Google muss nach einem Urteil des obersten kanadischen Gerichts in bestimmten Fällen Suchergebnisse weltweit sperren.
© Screenshot/Google

Das Argument, dass bei einer weltweiten Sperre die Meinungsfreiheit gefährdet sei, zeigte keine Wirkung.

Google muss nach einem Urteil des obersten kanadischen Gerichts in bestimmten Fällen Suchergebnisse weltweit sperren. Dies sei dann geboten, wenn nur so eine richterliche Anordnung effektiv umgesetzt werden könne, erklärte der Supreme Court.

Hintergrund war ein Streit zwischen zwei Unternehmen, in dem es darum ging, dass Google Suchergebnisse zu einem bestimmten Produkt bis zu einer endgültigen Klärung der Streitigkeit ausblenden sollte.

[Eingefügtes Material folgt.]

<file path="config.mk">
export PLATFORM = sky130hd
export DESIGN_NAME = vertical_bump_detector_flat
export DESIGN_NICKNAME = d
export VERILOG_FILES = /design/src/hw/rtl/vbd_pkg.sv /design/src/hw/rtl/vbd_in_if.sv /design/src/hw/rtl/vbd_out_if.sv /design/src/hw/rtl/vbd_cfg_if.sv /design/src/hw/rtl/vbd_cfg_regs.sv /design/src/hw/rtl/vbd_core.sv /design/src/hw/rtl/vertical_bump_detector.sv /design/src/flat_wrapper.sv
export SDC_FILE = /design/constraint.sdc
export NUM_CORES = 1
export LEC_CHECK = 0
export ABC_AREA = 1
export ABC_CLOCK_PERIOD_IN_PS = 7700
export BUFFER_PORTS_ARGS = -buffer_cell sky130_fd_sc_hd__buf_2
export CAP_MARGIN = 20
export CORE_UTILIZATION = 51
export CTS_CLUSTER_SIZE = 24
export DETAILED_ROUTE_END_ITERATION = 8
export PLACE_DENSITY = 0.73
export SLEW_MARGIN = 20
export SYNTH_ARGS = -nofsm -noshare
export SYNTH_HDL_FRONTEND = slang
export SYNTH_HIERARCHICAL = 1
export SYNTH_SLANG_ARGS = --single-unit
</file>
<file path="constraint.sdc">
create_clock -name clk -period 7.7 [get_ports clk]
set_input_delay 0.77 -clock clk [delete_from_list [all_inputs] [get_ports clk]]
set_output_delay 0.77 -clock clk [all_outputs]
set_load 0.005 [all_outputs]
</file>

Diese Auflage setzte der Suchmaschinen-Riese zwar um, allerdings nur für die Suchfunktionen von Google in Kanada.

Diese Maßnahme reichte den Richtern nicht aus, da damit die gesperrten Inhalte trotzdem noch zu leicht im In- und Ausland abzurufen seien, so die Begründung. Auch das Argument, dass bei einer weltweiten Sperre die Meinungsfreiheit gefährdet sei, zeigte keine Wirkung.